Status
Current state: Under Discussion
Discussion thread: here [Change the link from the KIP proposal email archive to your own email thread]
JIRA:
Please keep the discussion on the mailing list rather than commenting on the wiki (wiki discussions get unwieldy fast).
Motivation
SocketServer
currently prioritizes processing of new connections over processing of existing connections. If there is a connection storm, all new connections are accepted and the new connections are processed by the associated Processors
before processing any existing connections. This can cause delays in closing existing connections, resulting in excessive memory usage. It also prevents brokers from making any progress if delays in processing a connection storm results in request timeouts in clients, which then create even more connections. This can result in a lot of connections on the broker in CLOSE_WAIT
state. For SSL connections, each connection requires 48k of intermediate buffers, which can trigger OutOfMemory errors when closing of existing connections is delayed due to a flood of new connections.
This KIP proposes to improve fairness in channel processing in SocketServer
by limiting the number of new connections processed in an iteration by each Processor
before processing existing connections. To avoid a huge backlog of accepted connections in the broker, a fixed size blocking queue will be used to limit the number of accepted new connections that have not yet been processed, applying backpressure and reducing resource usage on the broker.
Public Interfaces
No new interfaces or configuration options will be added. The size of the blocking queue used for new connections will set to 20 for each Processor
. Like polling interval in SocketServer
, it is unlikely that users will require this number to be changed. During normal operation, a small limit allows progress to be made on new channels as well as existing channels. Since Selector
is woken up when new connections arrive or existing connections are ready to be processed, this limit does not introduce any unnecessary delays in connection processing.
A new metric will be added to track the amount of time Acceptor
is blocked from accepting connections due to backpressure. This will be a yammer Meter
, consistent with other SocketServer
metrics.
kafka.network:type=Acceptor,name=AcceptorIdlePercent,listener={listenerName}
Proposed Changes
Acceptor accepts new connections and allocates them to Processors
using round-robin allocation. In the current implementation, Acceptor
accepts as fast as possible and adds new connections to unbounded queues associated with each Processor.
The connection queue for Processors
will be changed to ArrayBlockingQueue
with a fixed size of 20
. Acceptor will use round-robin allocation to allocate each new connection to the next available Processor
to which the connection can be added without blocking. If a Processor
's queue is full, the next Processor
will be chosen. If the connection queue on all Processors
are full, Acceptor
blocks until the connection can be added to the selected Processor
. No new connections will be accepted during this period. The amount of time Acceptor
is blocked can be monitored using the new AcceptorIdlePercent
metric.
Compatibility, Deprecation, and Migration Plan
- What impact (if any) will there be on existing users?

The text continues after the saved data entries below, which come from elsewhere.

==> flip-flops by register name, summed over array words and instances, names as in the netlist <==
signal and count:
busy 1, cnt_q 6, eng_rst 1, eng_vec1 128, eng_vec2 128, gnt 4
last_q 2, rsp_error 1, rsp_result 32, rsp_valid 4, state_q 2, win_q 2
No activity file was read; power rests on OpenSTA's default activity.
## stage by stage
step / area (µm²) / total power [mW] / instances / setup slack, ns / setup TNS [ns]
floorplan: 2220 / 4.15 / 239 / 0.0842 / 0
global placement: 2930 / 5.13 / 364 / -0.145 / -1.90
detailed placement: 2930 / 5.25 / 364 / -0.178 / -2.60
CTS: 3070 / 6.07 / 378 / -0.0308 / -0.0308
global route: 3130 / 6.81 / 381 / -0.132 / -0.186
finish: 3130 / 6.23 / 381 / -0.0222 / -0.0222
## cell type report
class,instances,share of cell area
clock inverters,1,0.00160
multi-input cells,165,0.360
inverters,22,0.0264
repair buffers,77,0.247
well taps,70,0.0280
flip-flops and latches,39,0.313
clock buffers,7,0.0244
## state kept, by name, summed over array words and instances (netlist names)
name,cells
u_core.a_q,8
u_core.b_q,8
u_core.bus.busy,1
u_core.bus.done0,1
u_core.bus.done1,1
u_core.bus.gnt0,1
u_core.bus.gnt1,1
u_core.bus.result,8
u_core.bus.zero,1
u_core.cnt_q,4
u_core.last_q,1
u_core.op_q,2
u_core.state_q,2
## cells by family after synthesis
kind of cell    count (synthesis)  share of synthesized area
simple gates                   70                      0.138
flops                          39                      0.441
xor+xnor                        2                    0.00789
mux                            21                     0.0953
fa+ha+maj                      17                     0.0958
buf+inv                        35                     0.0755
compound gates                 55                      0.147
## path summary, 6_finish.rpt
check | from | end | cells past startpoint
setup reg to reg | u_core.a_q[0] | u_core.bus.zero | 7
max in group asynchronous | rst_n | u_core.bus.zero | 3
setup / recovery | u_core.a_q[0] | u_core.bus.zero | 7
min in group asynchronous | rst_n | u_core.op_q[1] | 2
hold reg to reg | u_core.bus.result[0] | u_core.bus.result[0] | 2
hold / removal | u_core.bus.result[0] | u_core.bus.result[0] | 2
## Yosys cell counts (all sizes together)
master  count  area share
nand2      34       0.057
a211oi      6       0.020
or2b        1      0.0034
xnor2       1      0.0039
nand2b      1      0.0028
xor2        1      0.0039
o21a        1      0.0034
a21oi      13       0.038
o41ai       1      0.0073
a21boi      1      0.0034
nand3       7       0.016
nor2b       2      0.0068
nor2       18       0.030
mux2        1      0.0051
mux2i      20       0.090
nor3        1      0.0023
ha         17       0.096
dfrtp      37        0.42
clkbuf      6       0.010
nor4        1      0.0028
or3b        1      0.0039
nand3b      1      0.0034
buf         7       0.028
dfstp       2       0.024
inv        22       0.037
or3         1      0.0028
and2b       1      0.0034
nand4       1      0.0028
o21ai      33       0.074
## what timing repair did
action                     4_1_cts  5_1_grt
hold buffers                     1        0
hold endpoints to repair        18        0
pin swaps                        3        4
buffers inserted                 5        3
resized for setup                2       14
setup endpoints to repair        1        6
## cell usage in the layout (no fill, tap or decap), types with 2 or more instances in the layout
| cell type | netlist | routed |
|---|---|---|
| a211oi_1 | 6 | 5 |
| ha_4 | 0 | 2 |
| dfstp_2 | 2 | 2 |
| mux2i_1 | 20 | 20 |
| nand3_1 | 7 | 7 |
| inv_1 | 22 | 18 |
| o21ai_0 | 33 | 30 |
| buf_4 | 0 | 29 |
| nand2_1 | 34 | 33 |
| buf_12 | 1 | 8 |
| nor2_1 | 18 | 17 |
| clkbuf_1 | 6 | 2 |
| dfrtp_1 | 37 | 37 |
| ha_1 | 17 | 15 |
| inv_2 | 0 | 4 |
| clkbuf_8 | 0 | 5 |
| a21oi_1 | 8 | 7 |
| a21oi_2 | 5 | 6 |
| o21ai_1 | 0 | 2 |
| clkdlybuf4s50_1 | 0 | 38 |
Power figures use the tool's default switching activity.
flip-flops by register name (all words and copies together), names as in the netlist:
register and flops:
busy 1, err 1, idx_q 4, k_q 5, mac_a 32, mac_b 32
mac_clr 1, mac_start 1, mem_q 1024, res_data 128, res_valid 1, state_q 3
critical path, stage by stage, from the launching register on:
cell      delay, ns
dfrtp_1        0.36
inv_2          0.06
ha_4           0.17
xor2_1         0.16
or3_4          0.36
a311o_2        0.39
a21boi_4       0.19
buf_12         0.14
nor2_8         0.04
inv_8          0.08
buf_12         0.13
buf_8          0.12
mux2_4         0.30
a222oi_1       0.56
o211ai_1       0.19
===== src/rtl/musb_mem_arbiter_pkg.sv =====
// musb_mem_arbiter_pkg: shared types and constants
// for the fetch/data memory bus arbiter.
package musb_mem_arbiter_pkg;

    typedef enum logic [1:0] {
        MEM_ARB_IDLE = 2'd0,
        MEM_ARB_IBUS = 2'd1,
        MEM_ARB_DBUS = 2'd2
    } mem_arb_state_t;

    typedef enum logic {
        GNT_I = 1'b0,
        GNT_D = 1'b1
    } mem_arb_grant_t;

    localparam int unsigned MEM_ARB_TIMEOUT_DEFAULT = 255;
    localparam logic [3:0]  MEM_ARB_SEL_WORD        = 4'hF;

endpackage
[src/rtl/block_scanout.sv]
// block_scanout: raster-order block fetcher and 1-bit-per-colour pixel serializer.
// Reads 16-pixel row slices from the block memory screen port and streams pixels.
//
// Ports:
//   clk, rst              screen clock, asynchronous active-high reset
//   frame_start, busy     frame request pulse / frame in progress
//   block_address_b       {bx, line[9:4]} fetch address to block memory
//   qreds_b/qgreens_b/qblues_b  256-bit block planes returned by memory
//   pix_valid, pix_ready  pixel stream handshake
//   pix_r/g/b             pixel colour bits
//   pix_sof/eol/eof       first-of-frame / end-of-line / end-of-frame markers
module block_scanout #(
    parameter int H_BLOCKS = 40,
    parameter int V_BLOCKS = 30,
    parameter int READ_LAT = 2
) (
    input  logic         clk,
    input  logic         rst,
    input  logic         frame_start,
    output logic         busy,
    output logic [12:0]  block_address_b,
    input  logic [255:0] qreds_b,
    input  logic [255:0] qgreens_b,
    input  logic [255:0] qblues_b,
    output logic         pix_valid,
    input  logic         pix_ready,
    output logic         pix_r,
    output logic         pix_g,
    output logic         pix_b,
    output logic         pix_sof,
    output logic         pix_eol,
    output logic         pix_eof
);

    localparam logic [6:0] BX_LAST   = 7'(H_BLOCKS - 1);
    localparam logic [9:0] LINE_LAST = 10'(V_BLOCKS * 16 - 1);
    localparam logic [3:0] LAT       = 4'(READ_LAT);

    typedef enum logic [1:0] {IDLE, RUN, DRAIN} state_t;

    state_t      state;
    logic [6:0]  bx;
    logic [9:0]  line;

    // Fetch in flight and the attributes of the slice it will return
    logic        pend;
    logic [3:0]  lat_cnt;
    logic [3:0]  pend_idx;
    logic        pend_sof;
    logic        pend_eol;
    logic        pend_eof;

    // Back slice buffer
    logic        bk_valid;
    logic [15:0] bk_r;
    logic [15:0] bk_g;
    logic [15:0] bk_b;
    logic        bk_sof;
    logic        bk_eol;
    logic        bk_eof;

    // Front slice buffer, drives the pixel outputs
    logic        fr_valid;
    logic [15:0] fr_r;
    logic [15:0] fr_g;
    logic [15:0] fr_b;
    logic        fr_sof;
    logic        fr_eol;
    logic        fr_eof;
    logic [3:0]  col;

    logic        xfer;
    logic        pop;
    logic        move;
    logic        capture;
    logic        issue;
    logic        f_last;
    logic [6:0]  f_bx;
    logic [9:0]  f_line;
    logic [7:0]  sl_base;

    always_comb begin
        xfer    = fr_valid & pix_ready;
        pop     = xfer & (col == 4'd15);
        move    = bk_valid & (~fr_valid | pop);
        capture = pend & (lat_cnt == 4'd1);
        // The first fetch of a frame is issued from IDLE at coordinate (0,0)
        f_bx    = (state == IDLE) ? 7'd0 : bx;
        f_line  = (state == IDLE) ? 10'd0 : line;
        f_last  = (f_bx == BX_LAST) & (f_line == LINE_LAST);
        issue   = ~pend & (~bk_valid | move)
                & (((state == IDLE) & frame_start) | (state == RUN));
        sl_base = {pend_idx, 4'd0};
    end

    always_ff @(posedge clk or posedge rst) begin
        if (rst) begin
            state           <= IDLE;
            busy            <= 1'b0;
            bx              <= '0;
            line            <= '0;
            block_address_b <= '0;
            pend            <= 1'b0;
            lat_cnt         <= '0;
            pend_idx        <= '0;
            pend_sof        <= 1'b0;
            pend_eol        <= 1'b0;
            pend_eof        <= 1'b0;
        end else begin
            if (issue) begin
                block_address_b <= {f_bx, f_line[9:4]};
                pend            <= 1'b1;
                lat_cnt         <= LAT;
                pend_idx        <= f_line[3:0];
                pend_sof        <= (f_bx == 7'd0) & (f_line == 10'd0);
                pend_eol        <= (f_bx == BX_LAST);
                pend_eof        <= f_last;
                // Advance raster position; wrapping leaves counters at 0
                if (f_bx == BX_LAST) begin
                    bx   <= '0;
                    line <= f_last ? 10'd0 : f_line + 10'd1;
                end else begin
                    bx   <= f_bx + 7'd1;
                    line <= f_line;
                end
            end else if (pend) begin
                if (capture) begin
                    pend <= 1'b0;
                end else begin
                    lat_cnt <= lat_cnt - 4'd1;
                end
            end

            unique case (state)
                IDLE: begin
                    if (frame_start) begin
                        state <= RUN;
                        busy  <= 1'b1;
                    end
                end
                RUN: begin
                    if (issue & f_last) begin
                        state <= DRAIN;
                    end
                end
                DRAIN: begin
                    if (xfer & pix_eof) begin
                        state <= IDLE;
                        busy  <= 1'b0;
                    end
                end
                default: state <= IDLE;
            endcase
        end
    end

    always_ff @(posedge clk or posedge rst) begin
        if (rst) begin
            bk_valid <= 1'b0;
            bk_r     <= '0;
            bk_g     <= '0;
            bk_b     <= '0;
            bk_sof   <= 1'b0;
            bk_eol   <= 1'b0;
            bk_eof   <= 1'b0;
            fr_valid <= 1'b0;
            fr_r     <= '0;
            fr_g     <= '0;
            fr_b     <= '0;
            fr_sof   <= 1'b0;
            fr_eol   <= 1'b0;
            fr_eof   <= 1'b0;
            col      <= '0;
        end else begin
            // A fetch only issues once back is free, so capture never
            // collides with a valid back entry.
            if (capture) begin
                bk_valid <= 1'b1;
                bk_r     <= qreds_b[sl_base +: 16];
                bk_g     <= qgreens_b[sl_base +: 16];
                bk_b     <= qblues_b[sl_base +: 16];
                bk_sof   <= pend_sof;
                bk_eol   <= pend_eol;
                bk_eof   <= pend_eof;
            end else if (move) begin
                bk_valid <= 1'b0;
            end

            if (move) begin
                fr_valid <= 1'b1;
                fr_r     <= bk_r;
                fr_g     <= bk_g;
                fr_b     <= bk_b;
                fr_sof   <= bk_sof;
                fr_eol   <= bk_eol;
                fr_eof   <= bk_eof;
            end else if (pop) begin
                fr_valid <= 1'b0;
            end

            if (pop) begin
                col <= '0;
            end else if (xfer) begin
                col <= col + 4'd1;
            end
        end
    end

    assign pix_valid = fr_valid;
    assign pix_r     = fr_valid & fr_r[col];
    assign pix_g     = fr_valid & fr_g[col];
    assign pix_b     = fr_valid & fr_b[col];
    assign pix_sof   = fr_valid & fr_sof & (col == 4'd0);
    assign pix_eol   = fr_valid & fr_eol & (col == 4'd15);
    assign pix_eof   = fr_valid & fr_eof & (col == 4'd15);

endmodule
<file path="src/rtl/apb_reg_pkg.sv">
// Shared types, constants and address decode for the APB register slave.
package apb_reg_pkg;

   typedef enum logic {
      IDLE = 1'b0,
      ACC  = 1'b1
   } apb_state_e;

   localparam int unsigned IDX_ID  = 0;
   localparam int unsigned IDX_STS = 1;
   localparam int unsigned WAIT_W  = 4;

   // An access errors on a misaligned address, an index past the map,
   // or a write aimed at one of the read-only words (ID, STATUS).
   function automatic logic decode_err(input logic [31:0] addr,
                                       input logic        write,
                                       input int unsigned num_regs);
      logic [31:0] word;
      word = {2'b00, addr[31:2]};
      return (addr[1:0] != 2'b00) || (word >= num_regs) ||
             (write && (word <= IDX_STS));
   endfunction

endpackage

</file>
<file path="src/rtl/apb_slv_fsm.sv">
// APB completer handshake: setup/access tracking, wait-state counter and
// abort detection. Address/direction/data are held from the setup edge.
module apb_slv_fsm
   import apb_reg_pkg::*;
#(
   parameter int WAIT_CYCLES = 1
) (
   input  logic        clk,
   input  logic        rst,
   input  logic        psel,
   input  logic        penable,
   input  logic [31:0] paddr,
   input  logic        pwrite,
   input  logic [31:0] pwdata,
   output logic        pready,
   output logic        acc_done,
   output logic        acc_abort,
   output logic [31:0] lat_addr,
   output logic        lat_write,
   output logic [31:0] lat_wdata
);

   // state | meaning
   // IDLE  | no transfer open; waiting for a setup phase (psel=1, penable=0)
   // ACC   | access phase; counting wait states, completes when cnt reaches 0

   apb_state_e        state_q, state_d;
   logic [WAIT_W-1:0] cnt_q, cnt_d;
   logic              load;

   // pready comes only from flops so the requester sees no input-to-output path
   assign pready = (state_q == ACC) && (cnt_q == '0);

   // State, wait counter and transfer latch
   always_ff @(posedge clk) begin
      if (rst) begin
         state_q   <= IDLE;
         cnt_q     <= '0;
         lat_addr  <= '0;
         lat_write <= 1'b0;
         lat_wdata <= '0;
      end else begin
         state_q <= state_d;
         cnt_q   <= cnt_d;
         if (load) begin
            lat_addr  <= paddr;
            lat_write <= pwrite;
            lat_wdata <= pwdata;
         end
      end
   end

   // Next-state, counter and completion/abort decode
   always_comb begin
      state_d   = state_q;
      cnt_d     = cnt_q;
      load      = 1'b0;
      acc_done  = 1'b0;
      acc_abort = 1'b0;
      case (state_q)
         IDLE: begin
            if (psel && !penable) begin
               state_d = ACC;
               cnt_d   = WAIT_W'(WAIT_CYCLES);
               load    = 1'b1;
            end
         end
         ACC: begin
            if (!(psel && penable)) begin
               acc_abort = 1'b1;
               state_d   = IDLE;
               cnt_d     = '0;
            end else if (cnt_q == '0) begin
               acc_done = 1'b1;
               state_d  = IDLE;
            end else begin
               cnt_d = cnt_q - 1'b1;
            end
         end
         default: state_d = IDLE;
      endcase
   end

endmodule

</file>
<file path="src/rtl/apb_reg_slv.sv">
// APB register slave: ID word, live status word and a bank of RW registers
// with per-register write strobes for the host block.
module apb_reg_slv
   import apb_reg_pkg::*;
#(
   parameter int          NUM_REGS    = 8,
   parameter int          WAIT_CYCLES = 1,
   parameter logic [31:0] ID_VALUE    = 32'h0A9B_0001
) (
   input  logic                   clk,
   input  logic                   rst,
   input  logic                   psel,
   input  logic                   penable,
   input  logic [31:0]            paddr,
   input  logic                   pwrite,
   input  logic [31:0]            pwdata,
   output logic                   pready,
   output logic [31:0]            prdata,
   output logic                   pslverr,
   input  logic [31:0]            sts_i,
   output logic [NUM_REGS*32-1:0] reg_q,
   output logic [NUM_REGS-1:0]    wr_pulse
);

   localparam int IDX_W = $clog2(NUM_REGS);

   logic             acc_done, acc_abort, lat_write, lat_err, commit;
   logic [31:0]      lat_addr, lat_wdata;
   logic [IDX_W-1:0] lat_idx;
   logic [31:0]      rw_q [2:NUM_REGS-1];

   apb_slv_fsm #(.WAIT_CYCLES(WAIT_CYCLES)) u_fsm (
      .clk       (clk),
      .rst       (rst),
      .psel      (psel),
      .penable   (penable),
      .paddr     (paddr),
      .pwrite    (pwrite),
      .pwdata    (pwdata),
      .pready    (pready),
      .acc_done  (acc_done),
      .acc_abort (acc_abort),
      .lat_addr  (lat_addr),
      .lat_write (lat_write),
      .lat_wdata (lat_wdata)
   );

   assign lat_err = decode_err(lat_addr, lat_write, NUM_REGS);
   assign lat_idx = lat_addr[IDX_W+1:2];
   assign commit  = acc_done && !acc_abort && lat_write && !lat_err;
   assign pslverr = pready && lat_err;

   // Register bank update and one-cycle write strobe after each committed write
   always_ff @(posedge clk) begin
      if (rst) begin
         for (int i = 2; i < NUM_REGS; i++) rw_q[i] <= '0;
         wr_pulse <= '0;
      end else begin
         wr_pulse <= '0;
         for (int i = 2; i < NUM_REGS; i++) begin
            if (commit && (lat_idx == IDX_W'(i))) begin
               rw_q[i]     <= lat_wdata;
               wr_pulse[i] <= 1'b1;
            end
         end
      end
   end

   // Read data mux; driven to zero outside the pready cycle and on errors
   always_comb begin
      prdata = '0;
      if (pready && !lat_write && !lat_err) begin
         if (lat_idx == IDX_W'(IDX_ID)) begin
            prdata = ID_VALUE;
         end else if (lat_idx == IDX_W'(IDX_STS)) begin
            prdata = sts_i;
         end else begin
            for (int i = 2; i < NUM_REGS; i++) begin
               if (lat_idx == IDX_W'(i)) prdata = rw_q[i];
            end
         end
      end
   end

   assign reg_q[31:0]  = ID_VALUE;
   assign reg_q[63:32] = sts_i;
   for (genvar g = 2; g < NUM_REGS; g++) begin : g_slot
      assign reg_q[g*32 +: 32] = rw_q[g];
   end

endmodule

</file>
### src/rtl/spi_slave_pkg.sv
// rtl/spi_slave_pkg.sv - shared types and constants for the SPI mode-0 responder
// Contents: responder state enum, word loaded when the tx buffer is empty
// (non-echo build), and the bit-counter width helper.
package spi_slave_pkg;

  typedef enum logic [1:0] {
    ST_IDLE   = 2'd0,
    ST_SHIFT  = 2'd1,
    ST_RELOAD = 2'd2
  } state_e;

  // Sliced down to DATA_W at the point of use.
  localparam logic [63:0] DEFAULT_TX_WORD = 64'h0;

  // Counter must hold the value DATA_W itself, not just DATA_W-1.
  function automatic int cnt_width(input int data_w);
    return $clog2(data_w + 1);
  endfunction

endpackage

### src/rtl/spi_in_sync.sv
// rtl/spi_in_sync.sv - multi-flop synchronizer with rise/fall edge pulses
// Ports:
//   clk, reset   system clock, asynchronous active-low reset
//   d_i          asynchronous input
//   sync_o       synchronized level
//   rise_o       one-cycle pulse on a synchronized 0->1 transition
//   fall_o       one-cycle pulse on a synchronized 1->0 transition
module spi_in_sync #(
  parameter int   SYNC_STAGES = 2,
  parameter logic RESET_VAL   = 1'b0
) (
  input  logic clk,
  input  logic reset,
  input  logic d_i,
  output logic sync_o,
  output logic rise_o,
  output logic fall_o
);

  logic [SYNC_STAGES-1:0] sync_q;
  logic                   prev_q;

  // Reset to the line's idle level so no edge is reported on reset release.
  always_ff @(posedge clk or negedge reset) begin
    if (!reset) begin
      sync_q <= {SYNC_STAGES{RESET_VAL}};
      prev_q <= RESET_VAL;
    end else begin
      sync_q <= {sync_q[SYNC_STAGES-2:0], d_i};
      prev_q <= sync_q[SYNC_STAGES-1];
    end
  end

  assign sync_o = sync_q[SYNC_STAGES-1];
  assign rise_o = sync_q[SYNC_STAGES-1] & ~prev_q;
  assign fall_o = ~sync_q[SYNC_STAGES-1] & prev_q;

endmodule

### src/rtl/spi_slave_responder.sv
// rtl/spi_slave_responder.sv - SPI mode-0 slave with one-entry tx buffer
// Build option: SPI_SLAVE_ECHO_EN - empty tx buffer loads the last rx word
// instead of zero.
// Ports:
//   clk, reset        system clock (>= 8x sclk), asynchronous active-low reset
//   sclk, cs_bar, mosi asynchronous SPI inputs from the master
//   miso, miso_oe     serial output and its drive enable (high while selected)
//   tx_data/valid/ready  one-entry transmit buffer write handshake
//   rx_data, rx_valid  last complete word and its one-cycle update pulse
//   frame_active      high while the FSM is not idle
module spi_slave_responder
  import spi_slave_pkg::*;
#(
  parameter int DATA_W      = 8,
  parameter int SYNC_STAGES = 2
) (
  input  logic              clk,
  input  logic              reset,
  input  logic              sclk,
  input  logic              cs_bar,
  input  logic              mosi,
  output logic              miso,
  output logic              miso_oe,
  input  logic [DATA_W-1:0] tx_data,
  input  logic              tx_valid,
  output logic              tx_ready,
  output logic [DATA_W-1:0] rx_data,
  output logic              rx_valid,
  output logic              frame_active
);

  localparam int CNT_W = cnt_width(DATA_W);

  // sclk level is never needed: all sclk timing comes from its edges.
  logic unused_sclk_level;
  logic sclk_rise, sclk_fall;
  logic cs_s, sel, desel;
  logic [SYNC_STAGES-1:0] mosi_sync_q;
  logic mosi_s;

  state_e            state_q, state_d;
  logic [CNT_W-1:0]  bit_cnt_q, bit_cnt_d, bit_cnt_inc;
  logic [DATA_W-1:0] rx_shift_q, rx_shift_d, rx_word;
  logic [DATA_W-1:0] tx_shift_q, tx_shift_d;
  logic [DATA_W-1:0] rx_data_q, rx_data_d;
  logic              rx_pend_q, rx_pend_d;
  logic              rx_valid_q;
  logic [DATA_W-1:0] buf_q, buf_d;
  logic              buf_full_q, buf_full_d;
  logic              load, tx_write;
  logic [DATA_W-1:0] dflt_word, load_word;

  spi_in_sync #(
    .SYNC_STAGES(SYNC_STAGES),
    .RESET_VAL  (1'b0)
  ) u_sclk_sync (
    .clk   (clk),
    .reset (reset),
    .d_i   (sclk),
    .sync_o(unused_sclk_level),
    .rise_o(sclk_rise),
    .fall_o(sclk_fall)
  );

  // cs_bar idles high; a falling edge selects, a rising edge deselects.
  spi_in_sync #(
    .SYNC_STAGES(SYNC_STAGES),
    .RESET_VAL  (1'b1)
  ) u_cs_sync (
    .clk   (clk),
    .reset (reset),
    .d_i   (cs_bar),
    .sync_o(cs_s),
    .rise_o(desel),
    .fall_o(sel)
  );

  always_ff @(posedge clk or negedge reset) begin
    if (!reset) mosi_sync_q <= '0;
    else        mosi_sync_q <= {mosi_sync_q[SYNC_STAGES-2:0], mosi};
  end
  assign mosi_s = mosi_sync_q[SYNC_STAGES-1];

`ifdef SPI_SLAVE_ECHO_EN
  assign dflt_word = rx_data_q;
`else
  assign dflt_word = DEFAULT_TX_WORD[DATA_W-1:0];
`endif

  assign load_word   = buf_full_q ? buf_q : dflt_word;
  assign rx_word     = {rx_shift_q[DATA_W-2:0], mosi_s};
  assign bit_cnt_inc = bit_cnt_q + 1'b1;

  always_comb begin
    state_d    = state_q;
    bit_cnt_d  = bit_cnt_q;
    rx_shift_d = rx_shift_q;
    tx_shift_d = tx_shift_q;
    rx_data_d  = rx_data_q;
    rx_pend_d  = 1'b0;
    load       = 1'b0;
    // Deselect outranks any edge seen in the same cycle; a partial word
    // is dropped simply by clearing the counter.
    if (desel) begin
      state_d   = ST_IDLE;
      bit_cnt_d = '0;
    end else begin
      case (state_q)
        ST_IDLE: begin
          if (sel) begin
            load      = 1'b1;
            bit_cnt_d = '0;
            state_d   = ST_SHIFT;
          end
        end
        ST_SHIFT: begin
          if (sclk_rise) begin
            rx_shift_d = rx_word;
            if (bit_cnt_inc == CNT_W'(DATA_W)) begin
              rx_data_d = rx_word;
              rx_pend_d = 1'b1;
              bit_cnt_d = '0;
              state_d   = ST_RELOAD;
            end else begin
              bit_cnt_d = bit_cnt_inc;
            end
          end else if (sclk_fall) begin
            tx_shift_d = tx_shift_q << 1;
          end
        end
        ST_RELOAD: begin
          // The fall after the last bit presents the next word's MSB.
          if (sclk_fall) begin
            load    = 1'b1;
            state_d = ST_SHIFT;
          end
        end
        default: state_d = ST_IDLE;
      endcase
    end
    if (load) tx_shift_d = load_word;
  end

  // A write only happens while empty, so a coincident load has already
  // taken the old (empty) state and the new word waits for the next load.
  assign tx_write = tx_valid && !buf_full_q;

  always_comb begin
    buf_d      = buf_q;
    buf_full_d = buf_full_q;
    if (tx_write) begin
      buf_d      = tx_data;
      buf_full_d = 1'b1;
    end else if (load) begin
      buf_full_d = 1'b0;
    end
  end

  always_ff @(posedge clk or negedge reset) begin
    if (!reset) begin
      state_q    <= ST_IDLE;
      bit_cnt_q  <= '0;
      rx_shift_q <= '0;
      tx_shift_q <= '0;
      rx_data_q  <= '0;
      rx_pend_q  <= 1'b0;
      rx_valid_q <= 1'b0;
      buf_q      <= '0;
      buf_full_q <= 1'b0;
    end else begin
      state_q    <= state_d;
      bit_cnt_q  <= bit_cnt_d;
      rx_shift_q <= rx_shift_d;
      tx_shift_q <= tx_shift_d;
      rx_data_q  <= rx_data_d;
      rx_pend_q  <= rx_pend_d;
      // rx_data settles one cycle ahead of the valid pulse.
      rx_valid_q <= rx_pend_q;
      buf_q      <= buf_d;
      buf_full_q <= buf_full_d;
    end
  end

  assign miso         = ~cs_s & tx_shift_q[DATA_W-1];
  assign miso_oe      = ~cs_s;
  assign tx_ready     = ~buf_full_q;
  assign rx_data      = rx_data_q;
  assign rx_valid     = rx_valid_q;
  assign frame_active = (state_q != ST_IDLE);

endmodule
<file path="config.mk">
export PLATFORM = sky130hd
export DESIGN_NAME = led_pattern_gen_flat
export DESIGN_NICKNAME = d
export VERILOG_FILES = /design/src/rtl/led_pattern_gen_pkg.sv /design/src/rtl/led_pattern_gen_if.sv /design/src/rtl/led_pattern_gen_channel.sv /design/src/rtl/led_pattern_gen.sv /design/src/flat_wrapper.sv
export SDC_FILE = /design/constraint.sdc
export NUM_CORES = 1
export LEC_CHECK = 0
export ABC_AREA = 1
export CAP_MARGIN = 20
export CORE_MARGIN = 3
export CORE_UTILIZATION = 50
export CTS_CLUSTER_DIAMETER = 60
export CTS_CLUSTER_SIZE = 30
export DETAILED_ROUTE_END_ITERATION = 10
export GPL_TIMING_DRIVEN = 0
export PLACE_DENSITY = 0.81
export SLEW_MARGIN = 20
export SYNTH_ARGS = -nofsm -noshare
export SYNTH_HDL_FRONTEND = slang
export SYNTH_SLANG_ARGS = --single-unit
</file>
<file path="constraint.sdc">
create_clock -name clk -period 2.15 [get_ports clk]
set_input_delay 0.43 -clock clk [delete_from_list [all_inputs] [get_ports clk]]
set_output_delay 0.43 -clock clk [all_outputs]
set_load 0.02 [all_outputs]
</file>
==> config.mk <==
export PLATFORM = sky130hd
export DESIGN_NAME = dmem_responder
export DESIGN_NICKNAME = d
export VERILOG_FILES = /design/src/rtl/dmem_responder.sv
export SDC_FILE = /design/constraint.sdc
export NUM_CORES = 2
export LEC_CHECK = 0
export CAP_MARGIN = 20
export CORE_ASPECT_RATIO = 1.25
export CORE_UTILIZATION = 55
export DETAILED_ROUTE_END_ITERATION = 16
export PLACE_DENSITY = 0.71
export SYNTH_ARGS = -nofsm -noshare
export SYNTH_HDL_FRONTEND = slang
export SYNTH_SLANG_ARGS = --single-unit
==> constraint.sdc <==
create_clock -name clk -period 7.84 [get_ports clk]
set_clock_uncertainty 0.2 [all_clocks]
set_input_delay 1.568 -clock clk [delete_from_list [all_inputs] [get_ports clk]]
set_output_delay 1.568 -clock clk [all_outputs]
set_load 0.02 [all_outputs]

No externally visible interface changes are proposed in this KIP. During normal operations, this is unlikely to result in any impact. When a large number of connections are made to the broker at the same time, connections may be established slower than before and existing connections may be processed faster. As with the current implementation, this could result in request timeouts if the broker is overloaded. But resource usage on the broker will be reduced as a result of these changes.
Rejected Alternatives
Add a configuration option for connection queue size
In typical scenarios, Kafka uses long-lived connections, so a small queue size (20 per-processor is proposed in this KIP) is sufficient to ensure that new connections are processed promptly and existing connections are not left behind. The goal of this KIP is to protect the broker in scenarios when a very large number of clients connect at the same time. This is likely to be true only for short bursts and hence the small queue size of 20 should be sufficient to ensure fairness in channel processing while protecting the broker from the surge. It is not clear that the number will need to be tweaked for different deployments since queue size is per-processor and the number of processors can be configured using num.network.threads.